• Task statement: Each line in the records below, from the one that contains "Inverter | 52 | 195 | 0.0121" to the one that contains "buf_4 0.17, or4b_2", should be reproduced exactly, the first and last included.

-------- Data in this exercise

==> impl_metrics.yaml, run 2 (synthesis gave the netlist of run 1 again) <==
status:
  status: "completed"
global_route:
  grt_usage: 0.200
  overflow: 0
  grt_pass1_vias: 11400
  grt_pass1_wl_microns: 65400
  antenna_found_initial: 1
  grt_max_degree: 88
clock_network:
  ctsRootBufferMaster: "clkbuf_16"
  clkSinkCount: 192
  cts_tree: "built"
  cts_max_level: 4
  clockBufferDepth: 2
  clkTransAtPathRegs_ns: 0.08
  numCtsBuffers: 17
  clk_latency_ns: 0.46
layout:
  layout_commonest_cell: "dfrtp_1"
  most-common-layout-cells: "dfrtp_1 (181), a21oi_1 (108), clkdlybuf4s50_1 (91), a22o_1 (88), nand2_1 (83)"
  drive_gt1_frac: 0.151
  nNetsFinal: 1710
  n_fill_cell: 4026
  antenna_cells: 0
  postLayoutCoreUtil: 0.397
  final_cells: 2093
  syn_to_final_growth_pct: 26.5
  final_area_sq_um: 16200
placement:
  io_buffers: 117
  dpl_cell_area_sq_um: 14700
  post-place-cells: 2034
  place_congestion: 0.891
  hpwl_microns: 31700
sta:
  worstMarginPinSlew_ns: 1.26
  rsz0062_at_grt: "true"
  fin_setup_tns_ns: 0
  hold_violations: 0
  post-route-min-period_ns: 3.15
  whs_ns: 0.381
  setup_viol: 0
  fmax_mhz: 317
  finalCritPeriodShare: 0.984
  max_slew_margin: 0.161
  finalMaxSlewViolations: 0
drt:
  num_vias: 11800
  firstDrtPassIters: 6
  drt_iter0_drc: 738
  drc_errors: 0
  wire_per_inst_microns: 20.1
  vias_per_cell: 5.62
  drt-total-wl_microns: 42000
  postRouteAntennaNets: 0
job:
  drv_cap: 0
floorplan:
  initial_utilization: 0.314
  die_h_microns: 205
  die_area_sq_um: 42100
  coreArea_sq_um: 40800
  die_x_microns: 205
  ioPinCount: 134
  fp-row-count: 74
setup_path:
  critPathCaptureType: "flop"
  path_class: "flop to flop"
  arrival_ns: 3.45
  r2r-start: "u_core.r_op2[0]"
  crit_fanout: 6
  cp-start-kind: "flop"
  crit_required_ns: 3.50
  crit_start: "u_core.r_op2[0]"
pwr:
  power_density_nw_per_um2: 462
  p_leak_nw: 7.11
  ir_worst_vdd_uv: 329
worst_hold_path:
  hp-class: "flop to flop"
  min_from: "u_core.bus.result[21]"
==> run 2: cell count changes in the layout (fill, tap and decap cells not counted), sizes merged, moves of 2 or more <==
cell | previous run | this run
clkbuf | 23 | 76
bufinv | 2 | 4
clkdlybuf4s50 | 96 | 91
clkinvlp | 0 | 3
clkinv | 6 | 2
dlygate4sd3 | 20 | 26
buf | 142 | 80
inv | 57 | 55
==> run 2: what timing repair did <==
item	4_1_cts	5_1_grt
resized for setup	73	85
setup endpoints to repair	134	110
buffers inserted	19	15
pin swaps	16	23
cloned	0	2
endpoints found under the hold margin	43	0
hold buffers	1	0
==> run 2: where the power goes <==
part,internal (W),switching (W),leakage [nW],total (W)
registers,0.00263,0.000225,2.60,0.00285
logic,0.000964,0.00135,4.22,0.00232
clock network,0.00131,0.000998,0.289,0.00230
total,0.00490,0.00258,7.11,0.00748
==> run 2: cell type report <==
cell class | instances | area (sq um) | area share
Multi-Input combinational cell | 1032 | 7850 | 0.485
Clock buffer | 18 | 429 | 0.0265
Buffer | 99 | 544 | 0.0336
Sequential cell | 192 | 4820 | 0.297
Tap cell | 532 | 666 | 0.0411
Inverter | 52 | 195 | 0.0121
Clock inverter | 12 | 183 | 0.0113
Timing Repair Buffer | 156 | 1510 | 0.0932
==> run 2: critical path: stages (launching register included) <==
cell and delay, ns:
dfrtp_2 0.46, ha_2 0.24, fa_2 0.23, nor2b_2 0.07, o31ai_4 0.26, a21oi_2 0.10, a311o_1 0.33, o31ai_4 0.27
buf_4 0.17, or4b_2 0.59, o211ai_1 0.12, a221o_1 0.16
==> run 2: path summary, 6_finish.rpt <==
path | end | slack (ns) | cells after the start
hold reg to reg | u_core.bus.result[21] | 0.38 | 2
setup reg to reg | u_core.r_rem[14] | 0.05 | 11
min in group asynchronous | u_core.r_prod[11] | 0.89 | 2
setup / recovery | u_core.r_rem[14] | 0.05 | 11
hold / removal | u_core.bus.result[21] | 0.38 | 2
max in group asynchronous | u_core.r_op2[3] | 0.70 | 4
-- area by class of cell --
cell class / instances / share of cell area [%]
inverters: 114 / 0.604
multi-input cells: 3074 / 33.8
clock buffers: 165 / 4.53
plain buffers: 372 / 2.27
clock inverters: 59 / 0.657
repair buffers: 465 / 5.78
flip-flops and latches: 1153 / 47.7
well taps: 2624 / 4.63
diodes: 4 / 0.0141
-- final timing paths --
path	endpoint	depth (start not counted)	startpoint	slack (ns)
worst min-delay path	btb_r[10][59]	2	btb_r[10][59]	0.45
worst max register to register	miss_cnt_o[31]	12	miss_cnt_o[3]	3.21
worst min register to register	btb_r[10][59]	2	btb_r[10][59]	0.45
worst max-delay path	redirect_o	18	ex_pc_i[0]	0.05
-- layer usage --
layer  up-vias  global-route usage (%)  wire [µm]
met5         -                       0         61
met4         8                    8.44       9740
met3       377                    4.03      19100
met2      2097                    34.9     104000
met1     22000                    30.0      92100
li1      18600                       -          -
===== src/rtl/op_sequencer.sv =====
// Operation sequencer: debounced-free pushbutton launch of one of five arithmetic units, result capture.
// Optional RUN-phase timeout abort is built when SEQ_TIMEOUT_EN is defined.
module op_sequencer #(
  parameter int unsigned RES_W          = 6,
  parameter int unsigned TIMEOUT_CYCLES = 255
) (
  input  logic                 clk,
  input  logic                 rst,
  input  logic                 go,
  input  logic [2:0]           op_sel,
  input  logic [4:0]           unit_done,
  input  logic [5*RES_W-1:0]   unit_res,
  output logic [4:0]           init,
  output logic [RES_W-1:0]     result,
  output logic                 busy,
  output logic                 valid,
  output logic                 err
);

  localparam int unsigned N_UNITS = 5;
  localparam int unsigned OP_W    = 3;

  typedef enum logic [1:0] {S_IDLE, S_LAUNCH, S_RUN, S_CAPTURE} state_t;

  if (TIMEOUT_CYCLES == 0) begin : g_param_check
    $error("TIMEOUT_CYCLES must be at least 1");
  end

  state_t                r_state, w_state_nx;
  logic                  r_sync1, r_sync2, r_hist, r_req;
  logic [OP_W-1:0]       r_op_q, w_op_nx;
  logic [RES_W-1:0]      w_result_nx, w_res;
  logic                  w_valid_nx, w_err_nx, w_busy_nx, w_done, w_legal;
  logic [N_UNITS-1:0]    w_init_nx;

  // Synchroniser and history reset high so a button held through reset never launches.
  always_ff @(posedge clk) begin
    if (rst) begin
      r_sync1 <= 1'b1;
      r_sync2 <= 1'b1;
      r_hist  <= 1'b1;
      r_req   <= 1'b0;
    end else begin
      r_sync1 <= go;
      r_sync2 <= r_sync1;
      r_hist  <= r_sync2;
      r_req   <= r_sync2 & ~r_hist;
    end
  end

  assign w_legal = (op_sel < OP_W'(N_UNITS));

  // Select done flag and result of the unit named by the latched op code.
  always_comb begin
    w_done = 1'b0;
    w_res  = '0;
    for (int i = 0; i < N_UNITS; i++) begin
      if (r_op_q == OP_W'(i)) begin
        w_done = unit_done[i];
        w_res  = unit_res[i*RES_W +: RES_W];
      end
    end
  end

`ifdef SEQ_TIMEOUT_EN
  localparam int unsigned CNT_W = ($clog2(TIMEOUT_CYCLES + 1) > 8) ? $clog2(TIMEOUT_CYCLES + 1) : 8;
  logic [CNT_W-1:0] r_cnt;
  logic             w_cnt_clr, w_cnt_inc;

  always_ff @(posedge clk) begin
    if (rst || w_cnt_clr) r_cnt <= '0;
    else if (w_cnt_inc)   r_cnt <= r_cnt + CNT_W'(1);
  end
`endif

  always_comb begin
    w_state_nx  = r_state;
    w_op_nx     = r_op_q;
    w_result_nx = result;
    w_valid_nx  = valid;
    w_err_nx    = err;
`ifdef SEQ_TIMEOUT_EN
    w_cnt_clr   = 1'b0;
    w_cnt_inc   = 1'b0;
`endif
    unique case (r_state)
      S_IDLE: begin
        if (r_req) begin
          w_op_nx = op_sel;
          if (w_legal) w_state_nx = S_LAUNCH;
          else         w_err_nx   = 1'b1;
        end
      end
      S_LAUNCH: begin
        w_valid_nx = 1'b0;
        w_err_nx   = 1'b0;
        w_state_nx = S_RUN;
`ifdef SEQ_TIMEOUT_EN
        w_cnt_clr  = 1'b1;
`endif
      end
      S_RUN: begin
        // Done takes priority over a coincident timeout.
        if (w_done) begin
          w_state_nx = S_CAPTURE;
`ifdef SEQ_TIMEOUT_EN
        end else if (r_cnt == CNT_W'(TIMEOUT_CYCLES - 1)) begin
          w_err_nx   = 1'b1;
          w_state_nx = S_IDLE;
        end else begin
          w_cnt_inc  = 1'b1;
`endif
        end
      end
      S_CAPTURE: begin
        w_result_nx = w_res;
        w_valid_nx  = 1'b1;
        w_state_nx  = S_IDLE;
      end
      default: w_state_nx = S_IDLE;
    endcase
    w_busy_nx = (w_state_nx != S_IDLE);
    w_init_nx = ((w_state_nx == S_LAUNCH) || (w_state_nx == S_RUN))
              ? (N_UNITS'(1) << w_op_nx) : '0;
  end

  always_ff @(posedge clk) begin
    if (rst) begin
      r_state <= S_IDLE;
      r_op_q  <= '0;
      init    <= '0;
      result  <= '0;
      busy    <= 1'b0;
      valid   <= 1'b0;
      err     <= 1'b0;
    end else begin
      r_state <= w_state_nx;
      r_op_q  <= w_op_nx;
      init    <= w_init_nx;
      result  <= w_result_nx;
      busy    <= w_busy_nx;
      valid   <= w_valid_nx;
      err     <= w_err_nx;
    end
  end

endmodule
## config.mk

```make
export PLATFORM = sky130hd
export DESIGN_NAME = simpleuart_rx
export DESIGN_NICKNAME = d
export VERILOG_FILES = /design/src/rtl/simpleuart_pkg.sv /design/src/rtl/simpleuart_rx_fifo.sv /design/src/rtl/simpleuart_rx.sv
export SDC_FILE = /design/constraint.sdc
export NUM_CORES = 1
export LEC_CHECK = 0
export CAP_MARGIN = 0
export CORE_MARGIN = 5
export CORE_UTILIZATION = 47
export DETAILED_ROUTE_END_ITERATION = 10
export PLACE_DENSITY_LB_ADDON = 0.12
export SLEW_MARGIN = 5
export SYNTH_ARGS = -nofsm -noshare
export SYNTH_HDL_FRONTEND = slang
export SYNTH_SLANG_ARGS = --single-unit
```

## constraint.sdc

```tcl
create_clock -name clk -period 2.2 [get_ports clk]
set_clock_uncertainty 0.05 [all_clocks]
set_input_delay 0.33 -clock clk [delete_from_list [all_inputs] [get_ports clk]]
set_output_delay 0.33 -clock clk [all_outputs]
set_load 0.1 [all_outputs]
```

----------------

• Result for this task:
Inverter | 52 | 195 | 0.0121
Clock inverter | 12 | 183 | 0.0113
Timing Repair Buffer | 156 | 1510 | 0.0932
==> run 2: critical path: stages (launching register included) <==
cell and delay, ns:
dfrtp_2 0.46, ha_2 0.24, fa_2 0.23, nor2b_2 0.07, o31ai_4 0.26, a21oi_2 0.10, a311o_1 0.33, o31ai_4 0.27
buf_4 0.17, or4b_2 0.59, o211ai_1 0.12, a221o_1 0.16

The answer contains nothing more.